Queer is Beautiful in Outwin Exhibition at the National Portrait Gallery

Portraiture has long been a stand-in for political power — from the paintings of kings and nobles hundreds of years ago, to more recent snapshots taken in the struggle for civil rights. The National Portrait Gallery’s Outwin: American Portraiture Today exhibition, on display through January 2017, in part highlights the fight for LGBTQ+ rights and features five artists worth watching.

The exhibition was sourced from entrants to the Outwin Boochever Portrait Competition, founded in 2006. The Outwin Competition is open to any artist over the age of 18. While a panel of experts selects the pieces for exhibition, the open submission format results in an unusually diverse group of artists for a major museum exhibition.

Riva Lehrer’s portrait of lesbian cartoonist Alison Bechdel was created on top of an image of Bechdel’s mother drawn by the cartoonist. Lehrer’s Bechdel may be haunted by the apparition of her mother, is crouched, perhaps about to spring up as if loosed from a cage.

Bechdel may not be a household name but she’s a celebrated subject, having won a MacArthur “Genius” Award following publication of her Pulitzer Prize nominated graphic novel (that has since been adapted into an award-winning Broadway show.)

Lehrer’s story is less well known. She was born with spina bifida and wrote, “Disability is the fuel of my work and the engine of my career.” In an interview with Allison Meier in 2013 she said, “Keeping biography with the body matters,” and a lot of the Outwin exhibit does exactly that.

Jess T. Dugan

Jess T. Dugan (Image courtesy of the National Portrait Gallery)

Photographer Jess T. Dugan’s image shows her standing with arms raised over her head, drawing the viewer’s eye to the hair on her armpits. Her eyes lock with the viewers and she is confident, vulnerable, and strong. Through a successful Kickstarter campaign Dugan recently published a book of photographs. In an interview about her work Dugan said, “I’m part of trans community; I’m not a lesbian and I’m not a gay man but I hang out in those spaces. I think I’m hyper aware of how my identity changes in different contexts.”

Dorothy Moss, Associate Curator of Painting and Sculpture responsible for the Outwin exhibit at the Portrait Gallery, said, “The jurors were pleased to see the ways artists are confronting the complexity of identity, especially work that explores gender identity, including queer and transgender subjects.”

Since 2011, photographer Carolyn Sherer’s work has sought to highlight the beauty and vulnerability of lesbian families, particularly in the South. In a 2015 interview about her “Living in Limbo” series, Sherer said, “People do still lose jobs and child custody because of their sexual or gender identity. I hope that individuals living in liberal areas of the country can remain aware of the implications of making equality a state’s rights issue.” Sherer’s artwork in the Outwin is a bright and stripped down photograph, “Lucy, 15 Years Old,” that shows the subject on her first day as a girl. Central to the photo’s power is Lucy’s gaze: she looks directly at the viewer with the smallest hint of a smile, her arm held protectively across her chest.
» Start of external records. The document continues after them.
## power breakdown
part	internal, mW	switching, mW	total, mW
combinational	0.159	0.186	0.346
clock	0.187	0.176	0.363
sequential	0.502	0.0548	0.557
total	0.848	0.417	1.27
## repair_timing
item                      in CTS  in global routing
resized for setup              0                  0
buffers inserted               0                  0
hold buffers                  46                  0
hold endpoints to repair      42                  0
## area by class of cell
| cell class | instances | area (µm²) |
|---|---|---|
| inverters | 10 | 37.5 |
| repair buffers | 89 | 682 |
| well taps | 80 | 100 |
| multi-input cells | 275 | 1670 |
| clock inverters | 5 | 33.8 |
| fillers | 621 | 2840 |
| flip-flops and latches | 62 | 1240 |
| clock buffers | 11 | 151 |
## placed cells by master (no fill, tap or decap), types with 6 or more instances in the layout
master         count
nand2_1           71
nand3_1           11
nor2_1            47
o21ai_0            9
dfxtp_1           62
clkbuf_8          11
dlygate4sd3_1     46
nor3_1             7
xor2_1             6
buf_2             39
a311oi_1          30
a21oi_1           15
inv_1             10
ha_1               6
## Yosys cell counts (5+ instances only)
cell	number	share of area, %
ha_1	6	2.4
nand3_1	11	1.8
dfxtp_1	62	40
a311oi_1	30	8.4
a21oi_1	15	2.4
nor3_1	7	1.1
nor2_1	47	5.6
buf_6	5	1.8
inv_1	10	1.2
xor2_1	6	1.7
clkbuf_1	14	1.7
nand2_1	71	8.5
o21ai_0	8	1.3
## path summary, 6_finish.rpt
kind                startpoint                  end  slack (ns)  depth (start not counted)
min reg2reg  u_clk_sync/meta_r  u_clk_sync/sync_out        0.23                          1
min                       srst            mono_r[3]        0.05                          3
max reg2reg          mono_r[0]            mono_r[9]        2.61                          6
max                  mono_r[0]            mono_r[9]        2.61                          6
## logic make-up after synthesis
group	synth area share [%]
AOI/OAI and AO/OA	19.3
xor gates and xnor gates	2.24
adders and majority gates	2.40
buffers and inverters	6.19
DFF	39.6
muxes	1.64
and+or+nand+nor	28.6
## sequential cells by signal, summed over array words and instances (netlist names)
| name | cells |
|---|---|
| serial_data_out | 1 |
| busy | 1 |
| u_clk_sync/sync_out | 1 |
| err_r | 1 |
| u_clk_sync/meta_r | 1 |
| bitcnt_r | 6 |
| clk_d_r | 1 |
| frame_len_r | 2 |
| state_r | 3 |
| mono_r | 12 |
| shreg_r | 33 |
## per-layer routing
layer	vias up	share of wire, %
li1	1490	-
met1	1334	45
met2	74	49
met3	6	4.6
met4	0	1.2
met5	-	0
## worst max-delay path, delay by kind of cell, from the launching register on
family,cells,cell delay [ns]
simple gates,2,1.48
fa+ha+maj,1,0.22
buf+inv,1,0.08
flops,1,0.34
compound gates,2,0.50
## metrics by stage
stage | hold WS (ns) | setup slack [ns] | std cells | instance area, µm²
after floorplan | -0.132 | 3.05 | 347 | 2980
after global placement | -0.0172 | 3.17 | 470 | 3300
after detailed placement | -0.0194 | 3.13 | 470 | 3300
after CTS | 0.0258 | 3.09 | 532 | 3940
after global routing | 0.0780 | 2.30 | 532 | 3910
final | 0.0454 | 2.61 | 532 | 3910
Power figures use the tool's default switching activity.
[config.mk]
export PLATFORM = sky130hd
export DESIGN_NAME = rudp_ram_user_data_partition
export DESIGN_NICKNAME = d
export VERILOG_FILES = /design/src/rudp_pkg.sv /design/src/rudp_reg_if.sv /design/src/rudp_region_check.sv /design/src/rudp_axil_slave.sv /design/src/ram_user_data_partition.sv
export SDC_FILE = /design/constraint.sdc
export NUM_CORES = 1
export LEC_CHECK = 0
export ABC_AREA = 1
export BUFFER_PORTS_ARGS = -buffer_cell sky130_fd_sc_hd__buf_2
export CORE_MARGIN = 4
export CORE_UTILIZATION = 40
export DETAILED_ROUTE_END_ITERATION = 6
export GPL_TIMING_DRIVEN = 0
export PLACE_DENSITY_LB_ADDON = 0.3
export SETUP_SLACK_MARGIN = 0.2
export SKIP_CTS_REPAIR_TIMING = 1
export SYNTH_ARGS = -nofsm -noshare
export SYNTH_HDL_FRONTEND = slang
export SYNTH_SLANG_ARGS = --single-unit
[constraint.sdc]
create_clock -name i_sys_clk -period 1.7 [get_ports i_sys_clk]
set_input_delay 0.17 -clock i_sys_clk [delete_from_list [all_inputs] [get_ports i_sys_clk]]
set_output_delay 0.17 -clock i_sys_clk [all_outputs]
set_load 0.05 [all_outputs]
Evan Baden’s “Florence and Daniel” similarly invites intimacy with the subjects, depicting two transgender youth in an intimate embrace. Paul Oxborough’s “Harvey and Teddy” commemorates a new marriage in the style of Renaissance masters, in oil on linen. The work folds Harvey and Teddy’s marriage into art-historical tradition.

“The most compelling aspects of the [Outwin] competition and exhibition for me are the open, honest, and often brave depictions of lived experience,” Moss said. “Paul Oxborough, Carolyn Sherer, Evan Baden, Riva Lehrer… [are artists] who embrace their subjects’ willingness to love and extend it to the viewer.”

Throughout our nation’s history portraits have documented the humanity of former slaves, captured resistance to systemic oppression, and even inspired Americans to action in the name of a murdered boy. More recently, in response to the passage of discriminatory legislation regulating the use of public restrooms, artists including Sarah McBride and Canadian Brae Carnes are taking selfies in restrooms as a kind of direct action. “I made the decision to take the photos of myself as a way to show what the potential laws would actually look like in reality,” Carnes said in a statement.

The art included in the Outwin is something other than documentary: it’s beautiful. And the beautification of individual experience is itself a kind of activism, a form of inclusion. Check out the National Portrait Gallery’s Outwin exhibit through January 2017 to see the bounty and beautiful vision of all the included artists, including Lehrer, Dugan, Sherer, Baden and Oxborough.